I’m now able to extract the PAPI counters from standalone functions by running the function exported as an .so library in C++, with the above PAPI code!
I’ll use this method to get the data I need.
Now, looking forward, I’m thinking how best to expose a Python interface to this, to try and make this more usable for others in the short-to-medium term.
Within my C++ module, I benchmark using a PackedFunc. I can get the PackedFunc from the Python side mod (i.e. output of tvm.build) by running mod.entry_func.
I guess what I would need is a Python exposed C++ interface that takes a tvm.module, the input tensors, and the target device + PAPI counters.
Then it can just return the JSON from the tvm::runtime::profiling::Report.

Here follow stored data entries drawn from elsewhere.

**config.mk**
```make
export PLATFORM = sky130hd
export DESIGN_NAME = ram_rd_ctl_flat
export DESIGN_NICKNAME = d
export VERILOG_FILES = /design/src/rtl/ram_rd_pkg.sv /design/src/rtl/ram_rd_ctl_if.sv /design/src/rtl/ram_rd_decode.sv /design/src/rtl/ram_rd_ctl.sv /design/src/flat_wrapper.sv
export SDC_FILE = /design/constraint.sdc
export NUM_CORES = 1
export LEC_CHECK = 0
export CORE_ASPECT_RATIO = 1.5
export CORE_MARGIN = 5
export CORE_UTILIZATION = 37
export DETAILED_ROUTE_END_ITERATION = 7
export GPL_ROUTABILITY_DRIVEN = 0
export HOLD_SLACK_MARGIN = 0.03
export PLACE_DENSITY_LB_ADDON = 0.08
export SYNTH_ARGS = -nofsm -noshare
export SYNTH_HDL_FRONTEND = slang
export SYNTH_HIERARCHICAL = 1
export SYNTH_SLANG_ARGS = --single-unit
```
**constraint.sdc**
```tcl
create_clock -name CLK_DC -period 2.7 [get_ports CLK_DC]
set_clock_uncertainty 0.15 [all_clocks]
set_input_delay 0.405 -clock CLK_DC [delete_from_list [all_inputs] [get_ports CLK_DC]]
set_output_delay 0.405 -clock CLK_DC [all_outputs]
set_load 0.1 [all_outputs]
```
<file path="src/rtl/limb_pkg.sv">
// limb_pkg: shared UOP class codes, ARM condition codes, the NOP pattern and NZCV bit positions.
package limb_pkg;

  localparam logic [3:0] UOP_NONE    = 4'd0;
  localparam logic [3:0] UOP_BRANCH  = 4'd1;
  localparam logic [3:0] UOP_INTEGER = 4'd2;
  localparam logic [3:0] UOP_MUL     = 4'd3;
  localparam logic [3:0] UOP_LOAD    = 4'd4;
  localparam logic [3:0] UOP_STORE   = 4'd5;
  localparam logic [3:0] UOP_FP      = 4'd6;

  localparam logic [3:0] COND_EQ = 4'h0;
  localparam logic [3:0] COND_NE = 4'h1;
  localparam logic [3:0] COND_CS = 4'h2;
  localparam logic [3:0] COND_CC = 4'h3;
  localparam logic [3:0] COND_MI = 4'h4;
  localparam logic [3:0] COND_PL = 4'h5;
  localparam logic [3:0] COND_VS = 4'h6;
  localparam logic [3:0] COND_VC = 4'h7;
  localparam logic [3:0] COND_HI = 4'h8;
  localparam logic [3:0] COND_LS = 4'h9;
  localparam logic [3:0] COND_GE = 4'hA;
  localparam logic [3:0] COND_LT = 4'hB;
  localparam logic [3:0] COND_GT = 4'hC;
  localparam logic [3:0] COND_LE = 4'hD;
  localparam logic [3:0] COND_AL = 4'hE;
  localparam logic [3:0] COND_NV = 4'hF;

  // MOV r0, r0 with the condition field stripped
  localparam logic [27:0] NOP_PATTERN = 28'h1A0_0000;

  localparam int NZCV_N = 3;
  localparam int NZCV_Z = 2;
  localparam int NZCV_C = 1;
  localparam int NZCV_V = 0;

endpackage

</file>
<file path="src/rtl/cond_eval.sv">
// cond_eval: combinational ARM condition-code test against an NZCV nibble.
module cond_eval
  import limb_pkg::*;
(
  input  logic [3:0] cond,
  input  logic [3:0] nzcv,
  output logic       pass
);

  logic n, z, c, v;

  always_comb begin
    n = nzcv[NZCV_N];
    z = nzcv[NZCV_Z];
    c = nzcv[NZCV_C];
    v = nzcv[NZCV_V];
    case (cond)
      COND_EQ: pass = z;
      COND_NE: pass = !z;
      COND_CS: pass = c;
      COND_CC: pass = !c;
      COND_MI: pass = n;
      COND_PL: pass = !n;
      COND_VS: pass = v;
      COND_VC: pass = !v;
      COND_HI: pass = c && !z;
      COND_LS: pass = !c || z;
      COND_GE: pass = (n == v);
      COND_LT: pass = (n != v);
      COND_GT: pass = !z && (n == v);
      COND_LE: pass = z || (n != v);
      COND_AL: pass = 1'b1;
      default: pass = 1'b0;
    endcase
  end

endmodule

</file>
<file path="src/rtl/decode_stage.sv">
// decode_stage: registered ARM-style decode with flag bypass, operand forwarding and statistics.
// Define DECODE_MUL_EN to decode multiply / multiply-long as class 3; otherwise they decode as class 0.
module decode_stage
  import limb_pkg::*;
#(
  parameter int DATA_W  = 32,
  parameter int NUM_FWD = 2,
  parameter int CNT_W   = 16
) (
  input  logic                   clk,
  input  logic                   rst_n,
  input  logic                   instr_valid_i,
  output logic                   instr_ready_o,
  input  logic [31:0]            instr_i,
  input  logic                   flush_i,
  input  logic                   flags_we_i,
  input  logic [3:0]             flags_i,
  output logic [3:0]             rr1_i_o,
  output logic [3:0]             rr2_i_o,
  output logic [3:0]             rr3_i_o,
  output logic [3:0]             rr4_i_o,
  input  logic [DATA_W-1:0]      rr1_i,
  input  logic [DATA_W-1:0]      rr2_i,
  input  logic [DATA_W-1:0]      rr3_i,
  input  logic [DATA_W-1:0]      rr4_i,
  input  logic [NUM_FWD-1:0]     fwd_valid_i,
  input  logic [4*NUM_FWD-1:0]   fwd_dest_i,
  input  logic [DATA_W*NUM_FWD-1:0] fwd_data_i,
  output logic                   d_valid_o,
  input  logic                   d_ready_i,
  output logic [3:0]             d_class_o,
  output logic                   d_exec_o,
  output logic [3:0]             d_opcode_o,
  output logic [2:0]             d_type_o,
  output logic [7:0]             d_shift_o,
  output logic [3:0]             d_dest_o,
  output logic [3:0]             d_dest_hi_o,
  output logic                   d_write_dest_o,
  output logic                   d_write_cpsr_o,
  output logic [DATA_W-1:0]      d_a_o,
  output logic [DATA_W-1:0]      d_b_o,
  output logic [DATA_W-1:0]      d_c_o,
  output logic [DATA_W-1:0]      d_d_o,
  output logic [CNT_W-1:0]       dec_count_o,
  output logic [CNT_W-1:0]       squash_count_o
);

  function automatic logic [31:0] rot_imm(input logic [7:0] imm8, input logic [3:0] rot);
    logic [63:0] dbl;
    dbl = {24'd0, imm8, 24'd0, imm8} >> {rot, 1'b0};
    return dbl[31:0];
  endfunction

  logic [3:0]        flags_q, eff_flags;
  logic              cond_pass, accept;
  logic              is_nop, is_branch, is_mul_pat, is_dp, is_ls;
  logic [3:0]        rd_addr [4];
  logic [DATA_W-1:0] rd_data [4];
  logic [DATA_W-1:0] op_fwd  [4];
  logic signed [25:0] br_off;

  logic [3:0]        cls_n, opcode_n, dest_n;
  logic [2:0]        type_n;
  logic [7:0]        shift_n;
  logic              wr_dest_n, wr_cpsr_n, exec_n;
  logic [DATA_W-1:0] a_n, b_n, d_n;

  logic              vld_p1, exec_p1, wr_dest_p1, wr_cpsr_p1;
  logic [3:0]        cls_p1, opcode_p1, dest_p1;
  logic [2:0]        type_p1;
  logic [7:0]        shift_p1;
  logic [DATA_W-1:0] a_p1, b_p1, d_p1;
  logic [CNT_W-1:0]  dec_cnt, squash_cnt;

  assign eff_flags = flags_we_i ? flags_i : flags_q;

  cond_eval u_cond_eval (
    .cond (instr_i[31:28]),
    .nzcv (eff_flags),
    .pass (cond_pass)
  );

  assign is_nop     = (instr_i[27:0] == NOP_PATTERN);
  assign is_branch  = !is_nop && (instr_i[27:25] == 3'b101);
  assign is_mul_pat = !is_nop && !is_branch && !instr_i[25] && instr_i[7] && instr_i[4]
                      && (instr_i[27:24] == 4'b0000);
  assign is_dp      = !is_nop && !is_branch && !is_mul_pat && (instr_i[27:26] == 2'b00);
  assign is_ls      = !is_nop && (instr_i[27:26] == 2'b01);
  assign br_off     = {instr_i[23:0], 2'b00};

`ifdef DECODE_MUL_EN
  assign rr1_i_o = is_mul_pat ? instr_i[3:0]  : instr_i[19:16];
  assign rr2_i_o = is_mul_pat ? instr_i[11:8] : instr_i[3:0];
  assign rr3_i_o = is_mul_pat ? instr_i[15:12] : 4'd0;
`else
  assign rr1_i_o = instr_i[19:16];
  assign rr2_i_o = instr_i[3:0];
  assign rr3_i_o = 4'd0;
`endif
  assign rr4_i_o = instr_i[15:12];

  assign rd_addr[0] = rr1_i_o;
  assign rd_addr[1] = rr2_i_o;
  assign rd_addr[2] = rr3_i_o;
  assign rd_addr[3] = rr4_i_o;
  assign rd_data[0] = rr1_i;
  assign rd_data[1] = rr2_i;
  assign rd_data[2] = rr3_i;
  assign rd_data[3] = rr4_i;

  // Scan from oldest to youngest so the lowest matching index wins.
  for (genvar j = 0; j < 4; j++) begin : g_fwd
    logic [DATA_W-1:0] fwd_val;
    always_comb begin
      fwd_val = rd_data[j];
      for (int k = NUM_FWD - 1; k >= 0; k--) begin
        if (fwd_valid_i[k] && (fwd_dest_i[4*k +: 4] == rd_addr[j]))
          fwd_val = fwd_data_i[DATA_W*k +: DATA_W];
      end
    end
    assign op_fwd[j] = fwd_val;
  end

  always_comb begin
    cls_n     = UOP_NONE;
    opcode_n  = 4'd0;
    type_n    = 3'd0;
    shift_n   = 8'd0;
    dest_n    = 4'd0;
    wr_dest_n = 1'b0;
    wr_cpsr_n = 1'b0;
    a_n       = '0;
    b_n       = '0;
    d_n       = '0;
    if (is_branch) begin
      cls_n = UOP_BRANCH;
      b_n   = DATA_W'(br_off);
    end
`ifdef DECODE_MUL_EN
    else if (is_mul_pat) begin
      cls_n     = UOP_MUL;
      type_n    = instr_i[23:21];
      a_n       = op_fwd[0];
      b_n       = op_fwd[1];
      wr_dest_n = 1'b1;
      wr_cpsr_n = instr_i[20];
      dest_n    = instr_i[23] ? instr_i[15:12] : instr_i[19:16];
      d_n       = instr_i[23] ? op_fwd[3] : '0;
    end
`endif
    else if (is_dp) begin
      cls_n    = UOP_INTEGER;
      opcode_n = instr_i[24:21];
      a_n      = op_fwd[0];
      dest_n   = instr_i[15:12];
      b_n      = instr_i[25] ? DATA_W'(rot_imm(instr_i[7:0], instr_i[11:8])) : op_fwd[1];
      shift_n  = instr_i[25] ? 8'd0 : instr_i[11:4];
      // TST/TEQ/CMP/CMN only update flags
      wr_dest_n = (instr_i[24:23] != 2'b10);
      wr_cpsr_n = (instr_i[24:23] == 2'b10) || instr_i[20];
    end else if (is_ls) begin
      cls_n     = instr_i[20] ? UOP_LOAD : UOP_STORE;
      a_n       = op_fwd[0];
      b_n       = instr_i[25] ? op_fwd[1] : DATA_W'(instr_i[11:0]);
      shift_n   = instr_i[25] ? instr_i[11:4] : 8'd0;
      d_n       = op_fwd[3];
      dest_n    = instr_i[15:12];
      wr_dest_n = instr_i[20];
    end
  end

  assign exec_n        = (cls_n != UOP_NONE) && cond_pass;
  assign instr_ready_o = !vld_p1 || d_ready_i;
  assign accept        = instr_valid_i && instr_ready_o && !flush_i;

  // Stage p1: registered decode packet, held while execute stalls
  always_ff @(posedge clk or negedge rst_n) begin
    if (!rst_n) begin
      flags_q    <= 4'd0;
      vld_p1     <= 1'b0;
      dec_cnt    <= '0;
      squash_cnt <= '0;
      exec_p1    <= 1'b0;
      wr_dest_p1 <= 1'b0;
      wr_cpsr_p1 <= 1'b0;
      cls_p1     <= 4'd0;
      opcode_p1  <= 4'd0;
      dest_p1    <= 4'd0;
      type_p1    <= 3'd0;
      shift_p1   <= 8'd0;
      a_p1       <= '0;
      b_p1       <= '0;
      d_p1       <= '0;
    end else begin
      if (flags_we_i) flags_q <= flags_i;
      if (flush_i) begin
        vld_p1 <= 1'b0;
        if (vld_p1) squash_cnt <= squash_cnt + CNT_W'(1);
      end else if (accept) begin
        vld_p1     <= 1'b1;
        dec_cnt    <= dec_cnt + CNT_W'(1);
        if (!exec_n) squash_cnt <= squash_cnt + CNT_W'(1);
        exec_p1    <= exec_n;
        wr_dest_p1 <= wr_dest_n;
        wr_cpsr_p1 <= wr_cpsr_n;
        cls_p1     <= cls_n;
        opcode_p1  <= opcode_n;
        dest_p1    <= dest_n;
        type_p1    <= type_n;
        shift_p1   <= shift_n;
        a_p1       <= a_n;
        b_p1       <= b_n;
        d_p1       <= d_n;
      end else if (d_ready_i) begin
        vld_p1 <= 1'b0;
      end
    end
  end

`ifdef DECODE_MUL_EN
  logic [DATA_W-1:0] c_p1;
  logic [3:0]        dest_hi_p1;

  always_ff @(posedge clk or negedge rst_n) begin
    if (!rst_n) begin
      c_p1       <= '0;
      dest_hi_p1 <= 4'd0;
    end else if (accept) begin
      c_p1       <= is_mul_pat ? op_fwd[2] : '0;
      dest_hi_p1 <= (is_mul_pat && instr_i[23]) ? instr_i[19:16] : 4'd0;
    end
  end

  assign d_c_o       = c_p1;
  assign d_dest_hi_o = dest_hi_p1;
`else
  logic unused_mul;
  assign unused_mul  = ^op_fwd[2];
  assign d_c_o       = '0;
  assign d_dest_hi_o = 4'd0;
`endif

  assign d_valid_o      = vld_p1;
  assign d_class_o      = cls_p1;
  assign d_exec_o       = exec_p1;
  assign d_opcode_o     = opcode_p1;
  assign d_type_o       = type_p1;
  assign d_shift_o      = shift_p1;
  assign d_dest_o       = dest_p1;
  assign d_write_dest_o = wr_dest_p1;
  assign d_write_cpsr_o = wr_cpsr_p1;
  assign d_a_o          = a_p1;
  assign d_b_o          = b_p1;
  assign d_d_o          = d_p1;
  assign dec_count_o    = dec_cnt;
  assign squash_count_o = squash_cnt;

endmodule

</file>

I’ll need to think about the best place to build this. Should it be a method of Module, or would it be better to keep it separate somehow?
EDIT
I have shown in my example that the TVM profiling system, as well as the PAPI profiler, can work without running in the Relay VM (a system I have only just learned about - fascinating idea, though I wonder what sorts of overheads we can expect).
I’m looking to see if there is a standard way of using the profiler outside of the VM, that I could hook the PAPI profiler into.
However the only usage of the profiler I can find are in the PAPI tests themselves.
We can see a very simple function being profiled in the VM in this test, but it requires a Relay Function, and compilation in the VM.
Not really what I need, given I already have a tvm.runtime.packed_func.PackedFunc.
But perhaps I can take some design cues from VirtualMachineProfiler.